Figure 8. FOLR1-directed CAR T cells effectively eliminate C/G-CB cells without affecting viability of HSPCs.

(A) Gating strategy used to identify HPSC subsets from a representative CD34-enriched bone marrow sample from a healthy donor. Shown is representative of 3 donors.

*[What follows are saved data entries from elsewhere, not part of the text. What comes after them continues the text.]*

### config.mk
export PLATFORM = sky130hd
export DESIGN_NAME = rxp_rx_fifo_preamble
export DESIGN_NICKNAME = d
export VERILOG_FILES = /design/src/design/rxp_pkg.sv /design/src/design/rxp_fifo.sv /design/src/design/rxp_rx_fifo_preamble.sv
export SDC_FILE = /design/constraint.sdc
export NUM_CORES = 1
export LEC_CHECK = 0
export BUFFER_PORTS_ARGS = -buffer_cell sky130_fd_sc_hd__buf_2
export CORE_UTILIZATION = 36
export CTS_BUF_LIST = sky130_fd_sc_hd__clkbuf_16
export CTS_CLUSTER_DIAMETER = 200
export DETAILED_ROUTE_END_ITERATION = 16
export GPL_ROUTABILITY_DRIVEN = 0
export PLACE_DENSITY = 0.52
export REMOVE_ABC_BUFFERS = 1
export SLEW_MARGIN = 10
export SYNTH_ARGS = -nofsm -noshare
export SYNTH_HDL_FRONTEND = slang
export SYNTH_SLANG_ARGS = --single-unit
### constraint.sdc
create_clock -name clk -period 3.3 [get_ports clk]
set_clock_uncertainty 0.1 [all_clocks]
set_input_delay 0.33 -clock clk [delete_from_list [all_inputs] [get_ports clk]]
set_output_delay 0.33 -clock clk [all_outputs]
set_load 0.02 [all_outputs]
### src/design/rxp_pkg.sv
// Constants for the receive FIFO and preamble qualifier block.
// Assumes one 200 MHz clock and an SPI master on the register pins.
//
// Overview of operation
// RQ1: Received bytes are held in a 64-byte FIFO and a burst read of address 7Fh returns them in turn.
// RQ2: The FIFO fill level is compared with the six-bit almost-full threshold and an interrupt is raised when it is reached.
// RQ3: After an almost-full interrupt the host drains the received bytes from the FIFO.
// RQ4: Setting the FIFO clear bit in register 08h resets only the read and write pointers and leaves the data in place.
// RQ5: An event drives the interrupt pin only when enabled in 05h or 06h, while its status bit is always reported.
// RQ6: A valid preamble is declared only after the threshold in register 35h of consecutive valid preamble bits.
// RQ7: Host software should program a threshold of 20 when the transmitted preamble is longer than 32 bits.
// RQ8: The transmitter should send a preamble sized to the threshold and modulation, shorter where errors are tolerable.
// RQ9: An invalid-preamble indication is asserted when no valid preamble is found within the time set by 60h bits 7:4.
// RQ10: The invalid-preamble window lasts the four-bit time field times 4 data bit periods.
// RQ11: Preamble-detected and invalid-preamble events are reported as bits in status registers 03h and 04h; the code sets both only in 04h.
// RQ12: Any reset returns every register to its default value.
// RQ13: A software reset through register 08h holds the internal reset for between 50 and 470 microseconds.
// RQ14: The sync-word detector stays disabled until a valid preamble has been declared.
// RQ15: The write pointer advances once per stored byte and the read pointer once per byte returned by a burst read.
package rxp_pkg;
	localparam int          CLK_PERIOD_NS   = 5;
	localparam int          SWRST_MIN_US    = 50;
	localparam int          SWRST_MIN_CYC   = (SWRST_MIN_US * 1000 + CLK_PERIOD_NS - 1)
	                                          / CLK_PERIOD_NS;
	localparam int          FIFO_DEPTH      = 64;
	localparam int          FIFO_WIDTH      = 8;

	localparam logic [6:0]  ADDR_STATUS_ONE = 7'h03;
	localparam logic [6:0]  ADDR_STATUS_TWO = 7'h04;
	localparam logic [6:0]  ADDR_ENABLE_ONE = 7'h05;
	localparam logic [6:0]  ADDR_ENABLE_TWO = 7'h06;
	localparam logic [6:0]  ADDR_OPFUNC_TWO = 7'h08;
	localparam logic [6:0]  ADDR_PRE_THR    = 7'h35;
	localparam logic [6:0]  ADDR_INV_TIME   = 7'h60;
	localparam logic [6:0]  ADDR_FIFO_CTL   = 7'h7e;
	localparam logic [6:0]  ADDR_FIFO_PORT  = 7'h7f;

	localparam logic [7:0]  ENABLE_RST      = 8'h00;
	localparam logic [7:0]  OPFUNC_RST      = 8'h00;
	localparam logic [7:0]  PRE_THR_RST     = 8'h14;
	localparam logic [7:0]  INV_TIME_RST    = 8'h00;
	localparam logic [7:0]  FIFO_CTL_RST    = 8'h37;
	localparam logic [7:0]  OPFUNC_MASK     = 8'h16;
	localparam logic [7:0]  FIFO_CTL_MASK   = 8'h3f;

	localparam int          BIT_SWRST       = 7;
	localparam int          BIT_FFCLR       = 1;
	localparam int          BIT_ALMOST_FULL = 4;
	localparam int          BIT_PRE_VALID   = 6;
	localparam int          BIT_PRE_INVALID = 5;
endpackage

### src/design/rxp_fifo.sv
// Byte FIFO with pointer clear that keeps the stored bytes.
// Assumes push and pop come from logic on the same clock.
`timescale 1ns/10ps
module rxp_fifo
	import rxp_pkg::*;
#(
	parameter int DEPTH = FIFO_DEPTH,
	parameter int WIDTH = FIFO_WIDTH,
	parameter int AW    = $clog2(DEPTH)
) (
	input  wire logic             clk,
	input  wire logic             rst_n,
	input  wire logic             clr,
	input  wire logic             push,
	input  wire logic [WIDTH-1:0] push_data,
	input  wire logic             pop,
	output logic      [WIDTH-1:0] head_data,
	output logic      [AW:0]      level,
	output logic                  full,
	output logic                  empty
);
	typedef struct packed {
		logic [DEPTH-1:0][WIDTH-1:0] mem;
		logic [AW-1:0]               wptr;
		logic [AW-1:0]               rptr;
		logic [AW:0]                 cnt;
	} rxp_fifo_state_type;

	rxp_fifo_state_type q_r;
	rxp_fifo_state_type q_nxt;

	logic do_push;
	logic do_pop;

	assign full      = (q_r.cnt == (AW+1)'(DEPTH));
	assign empty     = (q_r.cnt == '0);
	assign level     = q_r.cnt;
	assign head_data = q_r.mem[q_r.rptr];

	always_comb begin
		q_nxt   = q_r;
		do_push = push && !full;
		do_pop  = pop && !empty;
		if (do_push) begin
			q_nxt.mem[q_r.wptr] = push_data;
			q_nxt.wptr          = q_r.wptr + 1'b1; // [RQ15]
		end
		if (do_pop) begin
			q_nxt.rptr = q_r.rptr + 1'b1; // [RQ15]
		end
		q_nxt.cnt = q_r.cnt + (AW+1)'(do_push) - (AW+1)'(do_pop);
		if (clr) begin
			// Only the pointers and the count are cleared; the array keeps its contents.
			q_nxt.wptr = '0; // [RQ4]
			q_nxt.rptr = '0;
			q_nxt.cnt  = '0;
			q_nxt.mem  = q_r.mem;
		end
	end

	always_ff @(posedge clk or negedge rst_n) begin
		if (!rst_n) begin
			q_r <= '0;
		end else begin
			q_r <= q_nxt;
		end
	end
endmodule

### src/design/rxp_rx_fifo_preamble.sv
// Receive FIFO, preamble qualifier and SPI register slave.
// Assumes SPI mode 0, MSB first, SCLK well below a quarter of clk; demodulator on clk.
`timescale 1ns/10ps
module rxp_rx_fifo_preamble
	import rxp_pkg::*;
#(
	parameter int SWRST_CYCLES = SWRST_MIN_CYC
) (
	input  wire logic       clk,
	input  wire logic       rst_n,
	input  wire logic       spi_sclk,
	input  wire logic       spi_nsel,
	input  wire logic       spi_sdi,
	output logic            spi_sdo,
	input  wire logic       rx_bit_tick,
	input  wire logic       rx_preamble_bit,
	input  wire logic       rx_search_restart,
	input  wire logic       rx_byte_valid,
	input  wire logic [7:0] rx_byte,
	output logic            interrupt_request_pin_n,
	output logic            sync_detect_en,
	output logic            preamble_valid,
	output logic            invalid_preamble,
	output logic            soft_reset_active
);
	typedef struct packed {
		logic [2:0]  sclk_s;
		logic [2:0]  nsel_s;
		logic [1:0]  sdi_s;
		logic [7:0]  shreg;
		logic [2:0]  bitc;
		logic        data_ph;
		logic        wr;
		logic [6:0]  addr;
		logic [7:0]  out_sh;
		logic        port_ok;
		logic [7:0]  st1;
		logic [7:0]  st2;
		logic [7:0]  en1;
		logic [7:0]  en2;
		logic [7:0]  ctl2;
		logic [7:0]  pre_thr;
		logic [7:0]  inv_time;
		logic [7:0]  fifo_ctl;
		logic [7:0]  pre_run;
		logic [5:0]  inv_cnt;
		logic        pre_valid;
		logic        pre_invalid;
		logic [15:0] swrst_cnt;
	} rxp_state_type;

	rxp_state_type q_r;
	rxp_state_type q_nxt;

	logic [7:0] fifo_head;
	logic [6:0] fifo_level;
	logic       fifo_full;
	logic       fifo_empty;
	logic       fifo_pop;
	logic       fifo_clr;

	function automatic logic [7:0] reg_rd(input logic [6:0] a, input rxp_state_type s,
	                                      input logic [7:0] head);
		case (a)
			ADDR_STATUS_ONE: reg_rd = s.st1;
			ADDR_STATUS_TWO: reg_rd = s.st2;
			ADDR_ENABLE_ONE: reg_rd = s.en1;
			ADDR_ENABLE_TWO: reg_rd = s.en2;
			ADDR_OPFUNC_TWO: reg_rd = s.ctl2;
			ADDR_PRE_THR:    reg_rd = s.pre_thr;
			ADDR_INV_TIME:   reg_rd = s.inv_time;
			ADDR_FIFO_CTL:   reg_rd = s.fifo_ctl;
			ADDR_FIFO_PORT:  reg_rd = head;
			default:         reg_rd = 8'h00;
		endcase
	endfunction

	rxp_fifo #(
		.DEPTH (FIFO_DEPTH),
		.WIDTH (FIFO_WIDTH),
		.AW    (6)
	) u_fifo (
		.clk       (clk),
		.rst_n     (rst_n),
		.clr       (fifo_clr),
		.push      (rx_byte_valid),
		.push_data (rx_byte),
		.pop       (fifo_pop),
		.head_data (fifo_head),
		.level     (fifo_level),
		.full      (fifo_full),
		.empty     (fifo_empty)
	);

	assign fifo_clr = q_r.ctl2[BIT_FFCLR] || (q_r.swrst_cnt != '0); // [RQ4] [RQ12]

	always_comb begin
		logic [7:0] byte_in;
		logic       rise;
		logic       rd_clr1;
		logic       rd_clr2;
		logic [7:0] set1;
		logic [7:0] set2;
		logic [6:0] nxt_addr;
		logic [5:0] win;
		byte_in  = '0;
		rise     = 1'b0;
		rd_clr1  = 1'b0;
		rd_clr2  = 1'b0;
		set1     = '0;
		set2     = '0;
		nxt_addr = '0;
		win      = {q_r.inv_time[7:4], 2'b00}; // [RQ10]
		fifo_pop = 1'b0;
		q_nxt    = q_r;
		// Stage 0 feeds stage 1 only; edges are seen between stages 1 and 2.
		q_nxt.sclk_s = {q_r.sclk_s[1:0], spi_sclk};
		q_nxt.nsel_s = {q_r.nsel_s[1:0], spi_nsel};
		q_nxt.sdi_s  = {q_r.sdi_s[0], spi_sdi};
		rise         = q_r.sclk_s[1] && !q_r.sclk_s[2];

		if (q_r.nsel_s[1]) begin
			q_nxt.bitc    = '0;
			q_nxt.data_ph = 1'b0;
		end else if (rise) begin
			byte_in      = {q_r.shreg[6:0], q_r.sdi_s[1]};
			q_nxt.shreg  = byte_in;
			q_nxt.bitc   = q_r.bitc + 1'b1;
			q_nxt.out_sh = {q_r.out_sh[6:0], 1'b0};
			if (q_r.bitc == 3'd0 && q_r.data_ph && !q_r.wr) begin
				// The loaded byte is being clocked out, so it now counts as returned.
				fifo_pop = (q_r.addr == ADDR_FIFO_PORT) && q_r.port_ok; // [RQ15]
				rd_clr1  = (q_r.addr == ADDR_STATUS_ONE); // [RQ11]
				rd_clr2  = (q_r.addr == ADDR_STATUS_TWO);
			end
			if (q_r.bitc == 3'd7) begin
				nxt_addr = (q_r.addr == ADDR_FIFO_PORT) ? q_r.addr : q_r.addr + 1'b1;
				if (!q_r.data_ph) begin
					q_nxt.data_ph = 1'b1;
					q_nxt.wr      = byte_in[7];
					q_nxt.addr    = byte_in[6:0];
				end else begin
					q_nxt.addr = nxt_addr;
					if (q_r.wr && q_r.swrst_cnt == '0) begin
						case (q_r.addr)
							ADDR_ENABLE_ONE: q_nxt.en1      = byte_in;
							ADDR_ENABLE_TWO: q_nxt.en2      = byte_in;
							ADDR_OPFUNC_TWO: q_nxt.ctl2     = byte_in & OPFUNC_MASK;
							ADDR_PRE_THR:    q_nxt.pre_thr  = byte_in;
							ADDR_INV_TIME:   q_nxt.inv_time = byte_in;
							ADDR_FIFO_CTL:   q_nxt.fifo_ctl = byte_in & FIFO_CTL_MASK;
							default:         q_nxt.en1      = q_r.en1;
						endcase
						if (q_r.addr == ADDR_OPFUNC_TWO && byte_in[BIT_SWRST]) begin
							q_nxt.swrst_cnt = 16'(SWRST_CYCLES); // [RQ13]
						end
					end
				end
				if (!(q_r.data_ph ? q_r.wr : byte_in[7])) begin
					// Each read byte loads the next word; nothing is consumed until it is clocked out.
					q_nxt.out_sh  = reg_rd(q_nxt.addr, q_r, fifo_head); // [RQ1]
					q_nxt.port_ok = !fifo_empty;
				end
			end
		end

		// Preamble run length and the invalid-preamble window, both in bit periods.
		if (rx_search_restart) begin
			q_nxt.pre_run     = '0;
			q_nxt.inv_cnt     = '0;
			q_nxt.pre_valid   = 1'b0;
			q_nxt.pre_invalid = 1'b0;
		end else if (rx_bit_tick) begin
			q_nxt.pre_run = rx_preamble_bit ? ((q_r.pre_run == 8'hff) ? q_r.pre_run
			                                   : q_r.pre_run + 1'b1) : 8'h00;
			if (!q_r.pre_valid && rx_preamble_bit && q_nxt.pre_run >= q_r.pre_thr) begin
				q_nxt.pre_valid = 1'b1; // [RQ6]
				set2[BIT_PRE_VALID] = 1'b1; // [RQ11]
			end
			if (q_r.inv_cnt != 6'h3f) begin
				q_nxt.inv_cnt = q_r.inv_cnt + 1'b1;
			end
			if (!q_r.pre_valid && !q_nxt.pre_valid && !q_r.pre_invalid && win != '0
			    && q_nxt.inv_cnt == win) begin
				q_nxt.pre_invalid = 1'b1; // [RQ9]
				set2[BIT_PRE_INVALID] = 1'b1; // [RQ11]
			end
		end

		set1[BIT_ALMOST_FULL] = (fifo_level >= {1'b0, q_r.fifo_ctl[5:0]}); // [RQ2]
		// A status read clears only the bits it reported; a new event in the same cycle survives.
		q_nxt.st1 = (q_r.st1 & ~(rd_clr1 ? q_r.out_sh : 8'h00)) | set1; // [RQ5]
		q_nxt.st2 = (q_r.st2 & ~(rd_clr2 ? q_r.out_sh : 8'h00)) | set2;

		if (q_r.swrst_cnt != '0) begin
			q_nxt.swrst_cnt   = q_r.swrst_cnt - 1'b1;
			q_nxt.st1         = 8'h00; // [RQ12]
			q_nxt.st2         = 8'h00;
			q_nxt.en1         = ENABLE_RST;
			q_nxt.en2         = ENABLE_RST;
			q_nxt.ctl2        = OPFUNC_RST;
			q_nxt.pre_thr     = PRE_THR_RST;
			q_nxt.inv_time    = INV_TIME_RST;
			q_nxt.fifo_ctl    = FIFO_CTL_RST;
			q_nxt.pre_run     = '0;
			q_nxt.inv_cnt     = '0;
			q_nxt.pre_valid   = 1'b0;
			q_nxt.pre_invalid = 1'b0;
		end
	end

	always_ff @(posedge clk or negedge rst_n) begin
		if (!rst_n) begin
			q_r          <= '0;
			q_r.sclk_s   <= 3'b000;
			q_r.nsel_s   <= 3'b111;
			q_r.en1      <= ENABLE_RST; // [RQ12]
			q_r.en2      <= ENABLE_RST;
			q_r.ctl2     <= OPFUNC_RST;
			q_r.pre_thr  <= PRE_THR_RST;
			q_r.inv_time <= INV_TIME_RST;
			q_r.fifo_ctl <= FIFO_CTL_RST;
		end else begin
			q_r <= q_nxt;
		end
	end

	assign spi_sdo                 = q_r.out_sh[7];
	assign interrupt_request_pin_n = !(|(q_r.st1 & q_r.en1) || |(q_r.st2 & q_r.en2)); // [RQ5]
	assign sync_detect_en          = q_r.pre_valid; // [RQ14]
	assign preamble_valid          = q_r.pre_valid;
	assign invalid_preamble        = q_r.pre_invalid;
	assign soft_reset_active       = (q_r.swrst_cnt != '0);
endmodule

# Yosys cells after proc, flatten, opt, wreduce, memory -nomap -nowiden
# Cells that the tools add are included.
# word_totals
ff_bits	662
latchBits	0
mem_bits_rw	0
rom_bits	0
inputBits	17
out_inout_bits	6
elab_cells	267
mem_count	0
# classes
add_sub_neg	9
mul	0
div_mod_pow	0
n_lt_le_gt_ge	5
n_eq_ne	24
shift	0
muxes	64
bitwise	12
reduce_logical	63
# ops
operator	count
512-bit bitwise mux	1
48-bit two-way mux	5
16-bit two-way mux	8
8-bit two-way mux	12
96-bit two-way mux	1
8-bit case mux with 9 select lines	1
7-bit == test, second input constant	7
8-bit binary-select mux with 6-bit select	1
8-bit demux with 6-bit select	1
7-bit by 3-bit == test with 1-bit output, second input constant	6
6-bit AND reduction	7
7-bit two-way mux	5
8-bit AND	4
6-bit two-way mux	5
2-bit nonzero test	15
21-bit two-way mux	1
19-bit two-way mux	1
6-bit by 1-bit adder with 6-bit output, second input constant	3
18-bit two-way mux	1
1-bit two-way mux	17
16-bit zero test	1
8-bit inverter	2
16-bit nonzero test	1
8-bit OR reduction	2
34 further kinds	69

# Logic depth before layout (Yosys ltp)
# Gate-level depths: netlist of run 1.
# logic_depth
depth_word	18
ltp_mapped	16
ltp_nobuf	15

# Hierarchy
# From an unflattened synthesis of run 1, not the netlist that was laid out.
# unflattened
hier_cells	2510
hier_area_um2	32189.6
# modules_own_cells
module	instances	cells_per_inst	area_per_inst_um2	seq_area_each_um2
rxp_fifo	1	1717	24828.8	13287.7
rxp_rx_fifo_preamble	1	793	7360.8	3114.2

# Worst setup path after synthesis of run 1
# No wires, ideal clock.
# synth_path
path_kind	register to register
start	register u_fifo.q_r, in the netlist u_fifo.level[2]
end	register u_fifo.q_r, in the netlist u_fifo.level[6]
setup_time_ps	78
t_arrival_ps	2947
t_required_ps	3122
slack_ps	175
path_stages_with_launch	16
n_path_buf	0
period_less_slack_ps	3125
cell_sequence	dfrtp_1 inv_1 ha_1 nor4bb_1 nand2b_1 nor3b_1 ha_1 inv_1 ha_1 fa_1 a21oi_1 o21bai_1 a21oi_1 nor2_1 or3_1 a21oi_1
# synth_lines
element	line_no	source
start, declared	rxp_fifo.sv:29	rxp_fifo_state_type q_r;
start signal, assigned	rxp_fifo.sv:65	q_r <= q_nxt;

==> results of run 1 <==
==> cells by family after synthesis <==
family                     Yosys count  share of synthesized area [%]
and+or+nand+nor                    452                           7.74
AOI/OAI and AO/OA                  258                           5.61
xor gates and xnor gates            36                          0.998
adders and majority gates           36                           1.45
DFF                                655                           51.9
buffers and inverters              198                           2.78
muxes                              707                           29.5
==> repair_timing <==
item | 4_1_cts | 5_1_grt
pin swaps | 1 | 5
resized for setup | 5 | 9
endpoints found under the hold margin | 65 | 0
buffers inserted | 1 | 3
hold buffers | 6 | 0
endpoints found under the setup margin | 2 | 72
==> routing by layer <==
metal | track usage (%) | vias up | wire length (um)
met4 | 4.88 | 0 | 1860
met1 | 27.4 | 10700 | 39100
met2 | 31.6 | 388 | 41300
met3 | 3.46 | 125 | 3540
li1 | - | 8878 | -
met5 | 0 | - | 0
==> cell type report <==
| cell class | count | area, sq um | share of cell area (%) |
|---|---|---|---|
| flip-flops and latches | 655 | 16400 | 45.1 |
| multi-input cells | 1489 | 14400 | 39.5 |
| clock buffers | 76 | 1900 | 5.22 |
| repair buffers | 210 | 1850 | 5.07 |
| well taps | 1155 | 1450 | 3.97 |
| clock inverters | 53 | 289 | 0.793 |
| inverters | 39 | 150 | 0.412 |
| diodes | 1 | 2.50 | 0.00687 |
==> layout by cell type (no fill, tap or decap), types with 10 or more instances in the layout <==
cell	instances
a21oi_1	57
a221oi_1	17
a22o_1	16
a22oi_1	31
a31oi_1	12
and3_1	16
buf_12	24
buf_2	21
buf_4	158
clkbuf_16	76
clkinv_1	16
clkinv_2	12
dfrtp_1	643
ha_1	34
inv_1	54
mux2_2	522
mux2i_1	57
mux4_2	128
nand2_1	122
nand2_2	10
nand2b_1	16
nand3_1	25
nand4_1	12
nor2_1	106
nor2_2	37
nor3_1	22
nor4_1	10
o21ai_0	45
xnor2_1	22
xor2_1	14
==> registers in the layout (all words and copies together) (netlist names) <==
signal,flops
u_fifo.q_r,524
q_r,116
u_fifo.level,7
q_nxt,5
invalid_preamble,1
preamble_valid,1
spi_sdo,1
==> worst register-to-register path, delay by kind of cell (launching register included) <==
| family | cells | cell delay [ns] |
|---|---|---|
| compound gates | 4 | 0.49 |
| fa+ha+maj | 4 | 0.95 |
| buf+inv | 2 | 0.11 |
| flops | 1 | 0.40 |
| simple gates | 5 | 1.00 |
==> through the flow <==
stage | total power, mW | utilization [%] | hold slack, ns | area [sq um]
6_report | 24.2 | 41.9 | 0.112 | 36400
5_1_grt | 25.5 | 41.9 | 0.0991 | 36400
4_1_cts | 24.4 | 41.9 | 0.0681 | 36400
3_5_place_dp | 16.7 | 39.2 | 0.249 | 34100
3_3_place_gp | 16.4 | 39.2 | 0.249 | 34100
2_1_floorplan | 14.7 | - | -0.0656 | 30900
==> how the worst max path moves through the flow <==
| stage | start | endpoint | cells after the start |
|---|---|---|---|
| 4_1_cts | u_fifo.level[2] | u_fifo.level[6] | 15 |
| 2_1_floorplan | u_fifo.q_r[7] | q_r[97] | 7 |
| 6_report | u_fifo.level[4] | u_fifo.level[6] | 15 |
| 3_3_place_gp | u_fifo.level[2] | u_fifo.level[6] | 15 |
| 5_1_grt | u_fifo.level[5] | u_fifo.level[6] | 15 |
| 3_5_place_dp | u_fifo.level[2] | u_fifo.level[6] | 15 |
==> power breakdown <==
part	switching [mW]	internal, mW
registers	1.24	10.1
logic	2.33	2.98
clock network	3.31	4.24
total	6.88	17.3
==> out/results.ini, run 1 <==
[synth]
synth-edff-count = 0
postSynthCellCount = 2342
synth_area_leaders = dfrtp_1 (51%), mux2_2 (19%), mux4_2 (9.1%)
yosys.area.top_type = dfrtp_1
yosys.cell_count.top_type = dfrtp_1
synth_seq_area_share_pct = 51.9
synth_area_sq_um = 31600
synth-seq-cells = 655
synth.cells.most_frequent = dfrtp_1 (646), mux2_2 (522), mux4_2 (128)
ys_warn_count = 0
avgSynthCellArea_sq_um = 13.5
ys_types = 85
synthFlopType = dfrtp_1
synth.top_cell.area_share_pct = 51.2
synthArstFlopShare_pct = 100

[placed_design]
dpl_worst_slack_ns = -0.0940
hpwl_mm = 57.1
placed_cells = 3538
io_buffers = 22

[hold_path]
holdPathEnd = q_r[24]
hp-class = in -> reg
worstHoldPathCells = 3
min_from = rx_bit_tick

[global_route]
antenna_found_initial = 0
grt_first_pass_wirelength_mm = 134
grt_max_degree = 83
grt_pass1_vias = 21300
grt_overflow = 0
grtUsageTotal_pct = 19.6

[cells_and_area]
drive_above_1_share_pct = 42.0
fillers = 8009
fin_nets = 2522
layout.cells.non_filler = 3678
area_growth_syn_to_layout_pct = 15.3

[setup_path]
cp.arrival_ns = 3.58
cp_cell_sequence = inv_2 -> ha_1 -> nor4bb_4 -> nand2b_1 -> nor3b_1 -> ha_1 -> inv_1 -> ha_2 -> fa_2 -> a21oi_2 -> o21bai_1 -> a21oi_1 -> nor2_1 -> or3_1 -> a21oi_2
regToRegSetupSlack_ns = 0.14
r2r-start = u_fifo.level[4]
critPathMaxStageDelay_ns = 0.40
required_ns = 3.72
critical_path_buf_inv_count = 2
worst-setup-path-type = reg -> reg
worstSetupEndpointType = register
crit_fanout = 3
critPathTopFamily = simple AND/OR/NAND/NOR gates
ff2ff_path_depth = 15
critical-path-slowest-cell = dfrtp_1
r2r_end = u_fifo.level[6]
cp-start-kind = register

[cts]
htree_num_levels = 3
cts_sinks = 655
clock_path_buffers = 3
tritoncts = built
root_buffer = clkbuf_16
clk_latency_ns = 0.62
cts_made_buffers = 74
clk_pin_slew_ns = 0.06

[timing]
setup_slack_ns = 0.139
period_share_pct = 95.8
setup_viol = 0
slew_headroom_pct = 26.4
hold_viol = 0
max_freq_ghz = 0.316
drv_slew = 0
finalSetupTns_ns = 0
period_needed_ns = 3.16
rsz0062_at_grt = true
worstMarginPinSlew_ns = 1.09

[drt]
postRouteAntennaNets = 0
drt_iter0_markers = 1275
vias = 20100
drc = 0
wl_per_cell_um = 23.3
drt-pass1-iter-count = 5
drt-vias-per-instance = 5.46
wl_mm = 85.8

[floorplanning]
die-area_sq_um = 89000
die_h_um = 298
start_util_pct = 36.4
ioPinCount = 23
num_rows = 108
coreArea_sq_um = 86900
die_width_um = 298

[flow_run]
drv_cap = 0

[status]
status = complete, no violations

[power_and_ir_drop]
static-leakage-power_nw = 16.8
peakVddDrop_mv = 0.359
power.density_nw_per_um2 = 664

(Power assumes the default switching activity.)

Immunophenotype of the HSPCs is as follows: CD34⁺CD38^–CD90⁺CD45RA^– (hematopoietic stem cells, HSCs); CD34⁺CD38^–CD90^–CD45RA^– (multipotent progenitors, MPPs); CD34⁺CD38^–CD90^–CD45RA⁺ multilymphoid progenitors, MLPs); CD34⁺CD38⁺CD10⁺ (common lymphoid progenitors, CLPs); CD34⁺CD38⁺CD10^–CD123^–CD45RA^– (megakaryocyte-erythroid progenitors, MEPs); CD34⁺CD38⁺CD10^–CD123⁺CD45RA^– (common myeloid progenitors, CMPs); CD34⁺CD38⁺CD10^–CD123⁺CD45RA⁺ (granulocyte monocyte progenitors, GMPs). (B) Histogram of FOLR1 expression in normal HSPC subsets. (C) Quantification of percentage FOLR1⁺ among C/G-CB cells (>12 weeks of EC coculture) and HSPC subsets from 3 CD34-enriched samples from healthy donors. (D) Percentage specific lysis in C/G-CB cells and the HSPC subsets shown in C following 4-hour incubation with unmodified or FOLR1 CAR T cells at a 2:1 E:T ratio. Note that data points for C/G-CB cells are from 2 technical replicates. Only 2 out of 3 normal CD34⁺ samples were used in this experiment. (E and F) After 4 hours, cocultures of healthy donor CD34⁺ or C/G-CB cells with either unmodified or FOLR1 CAR T cells at a 2:1 E:T ratio were transferred to methylcellulose with cytokines for colony-forming cell (CFC) assay. (E) Colonies derived from erythroid (E), granulocyte-macrophage (G, M, and GM), and multipotential granulocyte, erythroid, macrophage, megakaryocyte (GEMM) progenitors were scored and enumerated after 7 to 10 days. (F) Total colonies from C/G-CB cells are tabulated. Data are presented as mean ± SD from 3 technical replicates for each donor. No significant difference was detected between cocultures with unmodified T cells versus FOLR1 CAR T cells for normal HSPCs for each colony type. Statistical significance was determined by 1-way ANOVA. ***P < 0.0005.